= Edward F. McNulty =

American politician

Edward Francis McNulty (May 27, 1905 – March 21, 1980) was a Republican politician in Philadelphia who served for a term on the Philadelphia City Council.

McNulty was born in Philadelphia in 1905, the son of John and Anna McNulty. Born and raised in Philadelphia's Port Richmond neighborhood, he was given the nickname "Happy" at a young age, in tribute to his smiling disposition. McNulty attended parochial school at Nativity of the Blessed Virgin Mary Catholic Church, but dropped out at age 14 to find work. He worked in the local chemical industry, eventually rising to become foreman of the plastics division of Allied Chemical Company.
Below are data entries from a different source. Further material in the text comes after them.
## src/rtl/muldiv_pkg.sv

```systemverilog
// Shared definitions for the iterative multiply/divide unit: funct3 op codes,
// FSM state encoding, a decoded-op payload and the most-negative constant.
package muldiv_pkg;

  localparam int unsigned MAX_XLEN = 64;

  typedef enum logic [2:0] {
    OP_MUL    = 3'b000,
    OP_MULH   = 3'b001,
    OP_MULHSU = 3'b010,
    OP_MULHU  = 3'b011,
    OP_DIV    = 3'b100,
    OP_DIVU   = 3'b101,
    OP_REM    = 3'b110,
    OP_REMU   = 3'b111
  } op_e;

  typedef enum logic [1:0] {
    ST_IDLE = 2'd0,
    ST_CALC = 2'd1,
    ST_FIX  = 2'd2,
    ST_DONE = 2'd3
  } state_e;

  // sel_hi: high product half for MULH*, remainder (not quotient) for REM*
  typedef struct packed {
    logic is_div;
    logic sel_hi;
    logic a_signed;
    logic b_signed;
  } op_dec_t;

  function automatic op_dec_t decode_op(input op_e op);
    op_dec_t d;
    d.is_div   = op[2];
    d.sel_hi   = op[2] ? op[1] : (op[1:0] != 2'b00);
    d.a_signed = (op == OP_MULH) || (op == OP_MULHSU) || (op == OP_DIV) || (op == OP_REM);
    d.b_signed = (op == OP_MULH) || (op == OP_DIV) || (op == OP_REM);
    return d;
  endfunction

  // 1 << (xlen-1), returned at the widest supported width
  function automatic logic [MAX_XLEN-1:0] most_neg(input int unsigned xlen);
    return MAX_XLEN'(1) << (xlen - 1);
  endfunction

endpackage

```

## src/rtl/muldiv_step.sv

```systemverilog
// One iteration of the unit: BITS_PER_CYCLE chained single-bit stages of
// either right-shifting shift-add multiply or left-shifting restoring divide.
// Ports: acc (2*XLEN+1 accumulator), operand (multiplicand or divisor),
// is_div (stage kind), acc_next_c (accumulator after the iteration).
module muldiv_step
  import muldiv_pkg::*;
#(
  parameter int unsigned XLEN           = 32,
  parameter int unsigned BITS_PER_CYCLE = 1
) (
  input  logic [2*XLEN:0]  acc,
  input  logic [XLEN-1:0]  operand,
  input  logic             is_div,
  output logic [2*XLEN:0]  acc_next_c
);

  localparam int unsigned ACCW = 2 * XLEN + 1;

  logic [ACCW-1:0] stage [BITS_PER_CYCLE+1];

  assign stage[0] = acc;

  for (genvar i = 0; i < BITS_PER_CYCLE; i++) begin : g_bit
    logic [XLEN:0]   mul_sum;
    logic [XLEN+1:0] diff;
    logic [ACCW-1:0] mul_next;
    logic [ACCW-1:0] div_next;

    // Multiply: upper half (XLEN+1 bits) absorbs the multiplicand when the
    // current multiplier LSB is set, then the whole accumulator shifts right.
    assign mul_sum  = stage[i][2*XLEN:XLEN] + (stage[i][0] ? {1'b0, operand} : '0);
    assign mul_next = {1'b0, mul_sum, stage[i][XLEN-1:1]};

    // Divide: partial remainder shifted left by one takes the next dividend
    // bit; keep the trial difference only when it did not borrow.
    assign diff     = {1'b0, stage[i][2*XLEN-1:XLEN-1]} - {2'b00, operand};
    assign div_next = diff[XLEN+1] ? {stage[i][2*XLEN-1:0], 1'b0}
                                   : {diff[XLEN:0], stage[i][XLEN-2:0], 1'b1};

    assign stage[i+1] = is_div ? div_next : mul_next;
  end

  assign acc_next_c = stage[BITS_PER_CYCLE];

endmodule

```

## src/rtl/muldiv_unit.sv

```systemverilog
// Iterative RV32M/RV64M multiply/divide unit for the execute stage.
// Ports: clk, reset_n (async active-low); in_valid/in_ready/in_op/in_a/in_b/
// in_tag accept an op in IDLE; flush kills any in-flight op; out_valid/
// out_ready/out_result/out_tag return the result; busy flags a held op.
module muldiv_unit
  import muldiv_pkg::*;
#(
  parameter int unsigned XLEN           = 32,
  parameter int unsigned BITS_PER_CYCLE = 1,
  parameter int unsigned TAGW           = 5
) (
  input  logic            clk,
  input  logic            reset_n,
  input  logic            in_valid,
  output logic            in_ready,
  input  logic [2:0]      in_op,
  input  logic [XLEN-1:0] in_a,
  input  logic [XLEN-1:0] in_b,
  input  logic [TAGW-1:0] in_tag,
  input  logic            flush,
  output logic            out_valid,
  input  logic            out_ready,
  output logic [XLEN-1:0] out_result,
  output logic [TAGW-1:0] out_tag,
  output logic            busy
);

  localparam int unsigned N        = XLEN / BITS_PER_CYCLE;
  localparam int unsigned CNTW     = (N > 1) ? $clog2(N) : 1;
  localparam int unsigned ACCW     = 2 * XLEN + 1;
  localparam logic [XLEN-1:0] MOST_NEG = XLEN'(most_neg(XLEN));
  localparam logic [CNTW-1:0] CNT_INIT = CNTW'(N - 1);

  state_e          state_q, state_d;
  logic [CNTW-1:0] cnt_q, cnt_d;
  logic [ACCW-1:0] acc_q, acc_d, acc_step;
  logic [XLEN-1:0] opnd_q, opnd_d;
  logic            is_div_q, is_div_d;
  logic            sel_hi_q, sel_hi_d;
  logic            neg_q, neg_d;
  logic [TAGW-1:0] tag_q, tag_d;
  logic [XLEN-1:0] res_d;
  logic [TAGW-1:0] otag_d;

  op_dec_t           dec_in;
  logic              a_neg, b_neg;
  logic [XLEN-1:0]   a_abs, b_abs;
  logic              b_zero, div_ovf, fast;
  logic [XLEN-1:0]   fast_res;
  logic [2*XLEN-1:0] prod, prod_fix;
  logic [XLEN-1:0]   quo_fix, rem_fix, fix_res;

  // Operand preparation on the accept cycle: magnitudes, signs, fast path
  always_comb begin
    dec_in   = decode_op(op_e'(in_op));
    a_neg    = dec_in.a_signed & in_a[XLEN-1];
    b_neg    = dec_in.b_signed & in_b[XLEN-1];
    a_abs    = a_neg ? -in_a : in_a;
    b_abs    = b_neg ? -in_b : in_b;
    b_zero   = (in_b == '0);
    // Only DIV/REM are signed on both operands among divide ops
    div_ovf  = dec_in.a_signed & dec_in.b_signed & (in_a == MOST_NEG) & (in_b == '1);
    fast     = dec_in.is_div & (b_zero | div_ovf);
    if (b_zero) fast_res = dec_in.sel_hi ? in_a : '1;
    else        fast_res = dec_in.sel_hi ? '0   : in_a;
  end

  // Sign correction and result selection used in FIX
  always_comb begin
    prod     = acc_q[2*XLEN-1:0];
    prod_fix = neg_q ? -prod : prod;
    quo_fix  = neg_q ? -acc_q[XLEN-1:0] : acc_q[XLEN-1:0];
    rem_fix  = neg_q ? -acc_q[2*XLEN-1:XLEN] : acc_q[2*XLEN-1:XLEN];
    if (is_div_q) fix_res = sel_hi_q ? rem_fix : quo_fix;
    else          fix_res = sel_hi_q ? prod_fix[2*XLEN-1:XLEN] : prod_fix[XLEN-1:0];
  end

  muldiv_step #(
    .XLEN           (XLEN),
    .BITS_PER_CYCLE (BITS_PER_CYCLE)
  ) u_step (
    .acc        (acc_q),
    .operand    (opnd_q),
    .is_div     (is_div_q),
    .acc_next_c (acc_step)
  );

  // Next-state and datapath update
  always_comb begin
    state_d  = state_q;
    cnt_d    = cnt_q;
    acc_d    = acc_q;
    opnd_d   = opnd_q;
    is_div_d = is_div_q;
    sel_hi_d = sel_hi_q;
    neg_d    = neg_q;
    tag_d    = tag_q;
    res_d    = out_result;
    otag_d   = out_tag;
    if (flush) begin
      state_d = ST_IDLE;
    end else begin
      unique case (state_q)
        ST_IDLE: begin
          if (in_valid) begin
            is_div_d = dec_in.is_div;
            sel_hi_d = dec_in.sel_hi;
            tag_d    = in_tag;
            if (fast) begin
              res_d   = fast_res;
              otag_d  = in_tag;
              state_d = ST_DONE;
            end else begin
              state_d = ST_CALC;
              cnt_d   = CNT_INIT;
              // Remainder sign follows the dividend only
              neg_d   = (dec_in.is_div & dec_in.sel_hi) ? a_neg : (a_neg ^ b_neg);
              if (dec_in.is_div) begin
                acc_d  = {{(XLEN+1){1'b0}}, a_abs};
                opnd_d = b_abs;
              end else begin
                acc_d  = {{(XLEN+1){1'b0}}, b_abs};
                opnd_d = a_abs;
              end
            end
          end
        end
        ST_CALC: begin
          acc_d = acc_step;
          if (cnt_q == '0) state_d = ST_FIX;
          else             cnt_d   = cnt_q - CNTW'(1);
        end
        ST_FIX: begin
          res_d   = fix_res;
          otag_d  = tag_q;
          state_d = ST_DONE;
        end
        ST_DONE: begin
          if (out_ready) state_d = ST_IDLE;
        end
        default: state_d = ST_IDLE;
      endcase
    end
  end

  // State, datapath and registered handshake outputs
  always_ff @(posedge clk or negedge reset_n) begin
    if (!reset_n) begin
      state_q    <= ST_IDLE;
      cnt_q      <= '0;
      acc_q      <= '0;
      opnd_q     <= '0;
      is_div_q   <= 1'b0;
      sel_hi_q   <= 1'b0;
      neg_q      <= 1'b0;
      tag_q      <= '0;
      out_result <= '0;
      out_tag    <= '0;
      out_valid  <= 1'b0;
      in_ready   <= 1'b1;
      busy       <= 1'b0;
    end else begin
      state_q    <= state_d;
      cnt_q      <= cnt_d;
      acc_q      <= acc_d;
      opnd_q     <= opnd_d;
      is_div_q   <= is_div_d;
      sel_hi_q   <= sel_hi_d;
      neg_q      <= neg_d;
      tag_q      <= tag_d;
      out_result <= res_d;
      out_tag    <= otag_d;
      out_valid  <= (state_d == ST_DONE);
      in_ready   <= (state_d == ST_IDLE);
      busy       <= (state_d != ST_IDLE);
    end
  end

endmodule

```

## config.mk

```make
export PLATFORM = sky130hd
export DESIGN_NAME = muldiv_unit
export DESIGN_NICKNAME = d
export VERILOG_FILES = /design/src/rtl/muldiv_pkg.sv /design/src/rtl/muldiv_step.sv /design/src/rtl/muldiv_unit.sv
export SDC_FILE = /design/constraint.sdc
export NUM_CORES = 1
export LEC_CHECK = 0
export BUFFER_PORTS_ARGS = -buffer_cell sky130_fd_sc_hd__buf_2
export CAP_MARGIN = 0
export CORE_MARGIN = 3
export CORE_UTILIZATION = 60
export CTS_BUF_LIST = sky130_fd_sc_hd__clkbuf_8
export DETAILED_ROUTE_END_ITERATION = 8
export GPL_TIMING_DRIVEN = 0
export PLACE_DENSITY = 0.88
export SYNTH_ARGS = -nofsm -noshare
export SYNTH_HDL_FRONTEND = slang
export SYNTH_SLANG_ARGS = --single-unit
export TNS_END_PERCENT = 100
```

## constraint.sdc

```tcl
create_clock -name clk -period 4.5 [get_ports clk]
set_clock_uncertainty 0.2 [all_clocks]
set_input_delay 0.675 -clock clk [delete_from_list [all_inputs] [get_ports clk]]
set_output_delay 0.675 -clock clk [all_outputs]
set_load 0.02 [all_outputs]
```

Yosys cells after proc, flatten, opt, wreduce, memory -nomap -nowiden
Cells that the tools add are included.

Output and inout port bits: 40. Bits in registers: 152. Input bits: 77. Word-level logic and storage cells: 101.

$add $sub $neg: 8. Multiplexer cells: 37. Reduce and logical (&&, ||, !) cells: 18. Equality and inequality tests: 14. Bitwise operators: 11.

Operators by type and width (count): two-way mux 32 bit (15); two-way mux 65 bit (4); one-hot mux 65 bit (2 select lines) (1); negator 32 bit (4); == test 32 bit (second input constant) (2); two-way mux 64 bit (1); negator 64 bit (1); one-hot mux 32 bit (2 select lines) (1); subtractor 33 x 32 -> 34 bit (1); adder 33 bit (1); zero test 32 bit (1); two-way mux 5 bit (5); one-hot mux 5 bit (2 select lines) (2); AND reduction 4 bit (3); two-way mux 2 bit (5); != test 2 bit (second input constant) (4); one-hot mux 2 bit (4 select lines) (1); nonzero test 2 bit (4); AND 1 bit (7); == test 2 bit (second input constant) (3); == test 3 bit (second input constant) (2); zero test 5 bit (1); logical OR 1 bit (5); AND reduction 5 bit (1); other kinds (10) (13).

Longest topological paths before layout
Gate-level depths: netlist (run 1).

Depth in word-level cells: 14. Depth in mapped cells: 14.

By module
Synthesis (run 1) repeated with hierarchy kept, for this count alone.

Cells, all modules: 2121. Area, all modules: 16169.3 um2.

By module, submodules not included: muldiv_unit (cells an instance 1439, area an instance 11554.8 um2, instances 1); muldiv_step (cells an instance 682, area an instance 4614.4 um2, instances 1).

Least setup slack after synthesis (run 1)
Ideal clock, no wire load.

Kind: register to register. From: register acc_q[0]. To: register acc_q[63]. Buffers on the path: 1. Slack: 1.222 ns. Library setup time: 0.122 ns. Data arrival time: 2.956 ns. Period minus slack after synthesis: 3.278 ns. Cell stages (with the launch flop): 14. Cell sequence: dfrtp_1 inv_1 clkbuf_1 nor2_1 ha_1 nand2_1 o21a_1 a31o_2 o211ai_1 a31oi_1 o31ai_1 a21o_1 a31oi_1 a32o_1.

Longest elaborated chain between the ends: 4.

RTL lines: from (decl) (RTL line muldiv_unit.sv:36) `logic [ACCW-1:0] acc_q, acc_d, acc_step;`; from (signal assigned) (RTL line muldiv_unit.sv:151) `acc_q <= '0;`; from (signal assigned) (RTL line muldiv_unit.sv:165) `acc_q <= acc_d;`; two-way mux 32 bit (RTL line muldiv_step.sv:31) `assign mul_sum = stage[i][2*XLEN:XLEN] + (stage[i][0] ? {1'b0, operand} : '0);`; adder 33 bit (RTL line muldiv_step.sv:31); two-way mux 65 bit (RTL line muldiv_step.sv:40) `assign stage[i+1] = is_div ? div_next : mul_next;`; one-hot mux 65 bit (2 select lines) (RTL line muldiv_unit.sv:103) `unique case (state_q)`.

No other way between the ends. A chain may end at the register's enable or synchronous reset.

Worst setup path in the final report (run 1)
From: register acc_q[31]. To: register acc_q[32].

Longest elaborated chain between the ends: 4.

RTL lines: subtractor 33 x 32 -> 34 bit (RTL line muldiv_step.sv:36) `assign diff = {1'b0, stage[i][2*XLEN-1:XLEN-1]} - {2'b00, operand};`; two-way mux 65 bit (*) (RTL line muldiv_step.sv:37) `assign div_next = diff[XLEN+1] ? {stage[i][2*XLEN-1:0], 1'b0}`; two-way mux 65 bit (*) (RTL line muldiv_step.sv:40); one-hot mux 65 bit (2 select lines) (*) (RTL line muldiv_unit.sv:103).

Every way passes the cells marked *; elsewhere a longest branch is shown, timed or not.

==> results of run 1 <==
-- critical path, stage by stage (launching register included) --
cell and delay [ps]:
dfrtp_1 490, inv_1 190, ha_1 270, nor2b_1 180
o2111ai_1 210, a2111oi_2 690, o21ai_1 260, a2111oi_0 510
nor3_1 150, buf_2 250, clkbuf_1 340, nand2_1 160
o211ai_1 120, a32o_1 310
-- cell type report --
class / count / area (um^2) / area share
Multi-Input combinational cell: 1622 / 10310 / 0.6300
Sequential cell: 152 / 3805 / 0.2326
Timing Repair Buffer: 117 / 619.3 / 0.03786
Buffer: 122 / 518.0 / 0.03166
Tap cell: 324 / 405.4 / 0.02478
Inverter: 81 / 304.0 / 0.01858
Clock buffer: 17 / 234.0 / 0.01430
Clock inverter: 15 / 167.7 / 0.01025
-- cell usage after synthesis, types with 7 or more instances --
cell / n
a21oi_1: 200
nand2b_1: 10
xor2_1: 77
buf_2: 14
a21o_1: 35
or4_1: 8
o21ai_0: 162
o41ai_1: 10
mux2i_1: 58
dfrtp_1: 151
nor3_1: 49
a31oi_1: 38
nor2_1: 227
a32o_1: 8
clkbuf_1: 91
nor4_1: 16
inv_1: 80
nand2_1: 214
and2_1: 13
and3_1: 16
or2_2: 9
o21a_1: 9
ha_1: 70
nor2b_1: 12
nand4_1: 21
xnor2_1: 82
a211oi_1: 11
o211ai_1: 30
nand3_1: 28
o21bai_1: 7
mux2_2: 21
o31ai_1: 37
or3_1: 24
buf_1: 9
a221o_1: 20
-- how the worst max path moves through the flow --
stage | endpoint | slack, ps | cells after the start
floorplan | acc_q[63] | 1220 | 13
global placement | acc_q[62] | 160 | 14
detailed placement | acc_q[62] | 90 | 14
CTS | acc_q[62] | 90 | 14
global route | acc_q[64] | 30 | 13
finish | acc_q[32] | 70 | 13
-- metrics by stage --
step,utilization,worst slack (ps),instance area (um^2)
2_1_floorplan,-,1222,14910
3_3_place_gp,0.6514,161.6,15890
3_5_place_dp,0.6528,94.85,15920
4_1_cts,0.6696,92.82,16330
5_1_grt,0.6708,25.27,16360
6_report,0.6708,69.14,16360
-- registers in the layout (all words and copies together) (netlist names) --
register and cells:
acc_q 65, opnd_q 32, out_result 32, cnt_q 5, out_tag 5, tag_q 5, state_q 2, busy 1
in_ready 1, is_div_q 1, neg_q 1, out_valid 1, sel_hi_q 1
-- power by group through the flow --
| stage | clock network, uW | registers [uW] | logic, uW |
|---|---|---|---|
| 6_report | 1120 | 2220 | 5860 |
| 5_1_grt | 1160 | 2220 | 6270 |
| 4_1_cts | 1100 | 2160 | 5600 |
| 3_5_place_dp | 0 | 2190 | 5560 |
| 3_3_place_gp | 0 | 2170 | 5430 |
| 2_1_floorplan | 0 | 2000 | 4050 |
-- timing repair --
action                     CTS  global route
resized for setup            0             5
buffers inserted             0             0
hold endpoints to repair    26             0
setup endpoints to repair    0            19
hold buffers                 1             0
-- metal layers --
layer	track usage	wire length (um)	vias to the layer above
li1	-	-	7417
met1	0.6033	23510	7937
met3	0.1316	8370	240
met5	0	0	-
met4	0.1895	3163	0
met2	0.6440	25540	1291
-- kinds of logic after synthesis --
logic type,after synthesis
mux,79
compound gates,642
flops,152
simple gates,670
xor+xnor,159
buf+inv,203
fa+ha+maj,72
==> results.toml, run 1 <==
[yosys]
synth_top_area_cell = "dfrtp_1"
ys.flop_type = "dfrtp_1"
synth_cell_type_count = 84
synth-edff-count = 0
yosysSeqAreaShare = 0.2552
synth_top_area_share = 0.2535
avgSynthCellArea_um2 = 7.540
ys_ff_latch = 152
syn_nets = 2126
synth-simple-area-share = 0.2087
synth_cells = 1977
synthXorXnorAreaFrac = 0.09342
mappedNetlistArea_um2 = 14910
synthAdderAreaFrac = 0.06144
postSynth.asyncResetShare = 1.000
synth.area.top_cells = "dfrtp_1 25%, a21oi_1 6.7%, ha_1 5.9%"
synth.area.mux_share = 0.05481
synth_top_family_by_area = "compound AO/OA/AOI/OAI gates"
yosysWarnings = 0
synth-compound-area-share = 0.2713

[final_layout]
final_cell_mix = "227 x nor2_1, 214 x nand2_1, 200 x a21oi_1"
final_cells = 2450
mostFrequentLayoutCell = "nor2_1"
diodes = 0
area_growth_pct = 9.753
drive_gt1_frac = 0.1068
num-fill-cells = 2196
fin_nets = 2262

[power]
pwr-share-comb = 0.637
power.internal_uw = 4240
net-switching-power_uw = 4959
p_leak_uw = 0.007344
p_per_area_nw_per_um2 = 562.2
power_frac_seq = 0.241
ir_drop_v = 0.0002978
p_total_uw = 9199
switching_share = 0.5391
clockPowerShare = 0.122

[placement]
hpwl_um = 48240
placed_cells = 2417
io_buffer_count = 115
place_congestion = 1.085

[worst_setup_path]
start_kind = "register"
worstSetupEndpointType = "register"
worstPathArrival_ps = 4580
required_ps = 4650
worstSetupStartpoint = "acc_q[31]"
worstRegToRegCells = 13
critPathMaxFanout = 10
timing.rr.end = "acc_q[32]"
rrSetupSlack_ps = 70
criticalPathCategory = "reg2reg"
r2r_start = "acc_q[31]"

[floorplan]
die_area_um2 = 26770
fp-row-count = 57
die_x_um = 163.6
initial_core_util = 0.6112
ioPinCount = 117
die_h_um = 163.6
core_um2 = 24390

[sta]
totalNegativeSetupSlack_ps = 0
worst_hold_slack_ps = 257.8
maxSlewViolCount = 0
worst_pin_slew_ps = 1027
fmax_ghz = 0.2257
setup-violations-final = 0
max-slew-margin-rel = 0.3131
hold_viol = 0
finalCritPeriodShare = 0.9846
rsz0062_at_grt = "no"
min_period_ps = 4431

[worst_hold_path]
hp-class = "in2reg"
holdPathStages = 2
hold_end = "tag_q[1]"
hold_start = "in_tag[1]"

[job]
cap_viol_max_count = 0

[cts]
htreeDepth = 4
cts_tree = "done"
clock-sinks = 152
cts_max_path_buffers = 2
root_buffer = "clkbuf_8"
clkLatencyLatePin_ps = 490
path_clk_slew_ps = 110
cts-buffers-inserted = 17

[grt]
grt_pass1_vias = 15430
grt_max_degree = 95
antenna_found_initial = 0
track_usage = 0.4403
grt_pass1_wl_um = 90020
globalRoute.totalOverflow = 0

[drt]
drc = 0
drt_iter0_drc = 2661
firstDrtPassIters = 6
antenna_left = 0
vias_per_cell = 6.892
vias = 16885
wirelength_um = 60590
wl_per_cell_um = 24.73

[run_status]
outcome = "completed"
Note: power is estimated with default switching activity, not from simulation.
==> run 2, diff against run 1 <==
==> constraint.sdc (replaced) <==
create_clock -name clk -period 4.5 [get_ports clk]
set_clock_uncertainty 0.2 [all_clocks]
set_input_delay 0.9 -clock clk [delete_from_list [all_inputs] [get_ports clk]]
set_output_delay 0.9 -clock clk [all_outputs]
set_load 0.02 [all_outputs]
==> run 2 against run 1 <==
  * Clock power is essentially flat
  * Sequential share of layout area about the same
  * Via count decreased by 0.20%
  * Highest routed layer unchanged
==> results.toml, run 2 (synthesis results as in run 1) <==
[worst_setup_path]
criticalPathCategory = "reg2reg"
rrSetupSlack_ps = 80
timing.rr.end = "acc_q[32]"
required_ps = 4660
worstRegToRegCells = 13
worstPathArrival_ps = 4580
crit_slowest_cell = "a2111oi_2"
worstSetupEndpointType = "register"
critPathMaxStageDelay_ps = 690
critPathMaxFanout = 10
path_cells = "inv_1 -> ha_1 -> nor2b_1 -> o2111ai_1 -> a2111oi_2 -> o21ai_1 -> a2111oi_0 -> nor3_1 -> buf_2 -> clkbuf_1 -> nand2_1 -> o211ai_1 -> a32o_1"
start_kind = "register"
r2r_start = "acc_q[31]"

[cts]
path_clk_slew_ps = 110
htreeDepth = 4
root_buffer = "clkbuf_8"
clkLatencyLatePin_ps = 490
cts_max_path_buffers = 2
cts_hold_buffers = 0
cts-buffers-inserted = 17
clock-sinks = 152
cts_tree = "done"

[grt]
grt_pass1_wl_um = 90010
track_usage = 0.4402
globalRoute.totalOverflow = 0
grt_max_degree = 95
grt_pass1_vias = 15428
antenna_found_initial = 0

[drt]
drc = 0
firstDrtPassIters = 8
vias = 16852
antenna_left = 0
drt_iter0_drc = 2776
wl_per_cell_um = 24.72
wirelength_um = 60550
vias_per_cell = 6.881

[final_layout]
num-fill-cells = 2197
final_cell_mix = "227 x nor2_1, 214 x nand2_1, 200 x a21oi_1"
diodes = 0
largest_register_ffs = 65
reg_top3 = "acc_q (65), opnd_q (32), out_result (32)"
area_growth_pct = 9.686
regMostFlops = "acc_q"
final_cells = 2449
drive_gt1_frac = 0.1068
mostFrequentLayoutCell = "nor2_1"
fin_nets = 2261

[power]
ir_drop_v = 0.0002969
p_leak_uw = 0.007339
p_per_area_nw_per_um2 = 562.1

[placement]
hpwl_um = 48240
place_congestion = 1.085
post-place-ws_ps = 94.85
io_buffer_count = 115
placed_cells = 2417

[floorplan]
ioPinCount = 117
die_x_um = 163.6
core_um2 = 24390
die_area_um2 = 26770
fp-row-count = 57
initial_core_util = 0.6112
die_h_um = 163.6

[sta]
worst_hold_slack_ps = 202.3
worst_pin_slew_ps = 1028
fmax_ghz = 0.2260
finalCritPeriodShare = 0.9833
min_period_ps = 4425
maxSlewViolCount = 0
finalWorstSetupSlack_ps = 75.06
hold_viol = 0
totalNegativeSetupSlack_ps = 0
rsz0062_at_grt = "no"
max-slew-margin-rel = 0.3119
setup-violations-final = 0

[run_status]
outcome = "completed"

[worst_hold_path]
hp-class = "in2async"

[job]
cap_viol_max_count = 0
## run 2: critical path: cells and delay by family, from the launching register on
family	cells	cell delay, ps
AND/OR/NAND/NOR	3	480
adder cells (fa/ha/maj)	1	270
flip-flops	1	490
buffers and inverters	3	770
AO/OA/AOI/OAI	6	2100
## run 2: per-stage QoR
stage / cell area (um^2) / utilization / power (uW)
after global routing: 16350 / 0.6704 / 9651
final: 16350 / 0.6704 / 9191
after CTS: 16320 / 0.6692 / 8863
after global placement: 15890 / 0.6514 / 7608
after detailed placement: 15920 / 0.6528 / 7753
after floorplan: 14910 / - / 6053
He also became involved in local politics, and was elected a Republican committeeman in 1931; two years later, he was named ward leader of the 25th ward, a position he held for forty years. In 1934, he married Ida Lafferty, with whom he had four children.

In 1963, McNulty was the Republican nominee for city council from the sixth district. In what the Philadelphia Daily News called "one of the biggest surprises" of the election that November, he narrowly defeated the incumbent, Democrat William A. Dwyer Jr. On the Council, he earned a reputation as a quiet but well-liked legislator. Nevertheless, when the time came for reelection, party leaders looked for a different candidate to take McNulty's place. When the party hierarchy endorsed former city controller Frank J. Tiemann for the sixth district seat, McNulty entered the primary anyway. Tiemann won the primary. In the general election, Tiemann lost to Democrat Joseph L. Zazyczny.

After leaving office, McNulty worked for the state Department of Revenue as an auditor. He retired in 1970 and moved to Cherry Hill, New Jersey. In 1980, he died at Washington Memorial Hospital in Turnersville, New Jersey, at the age of 74.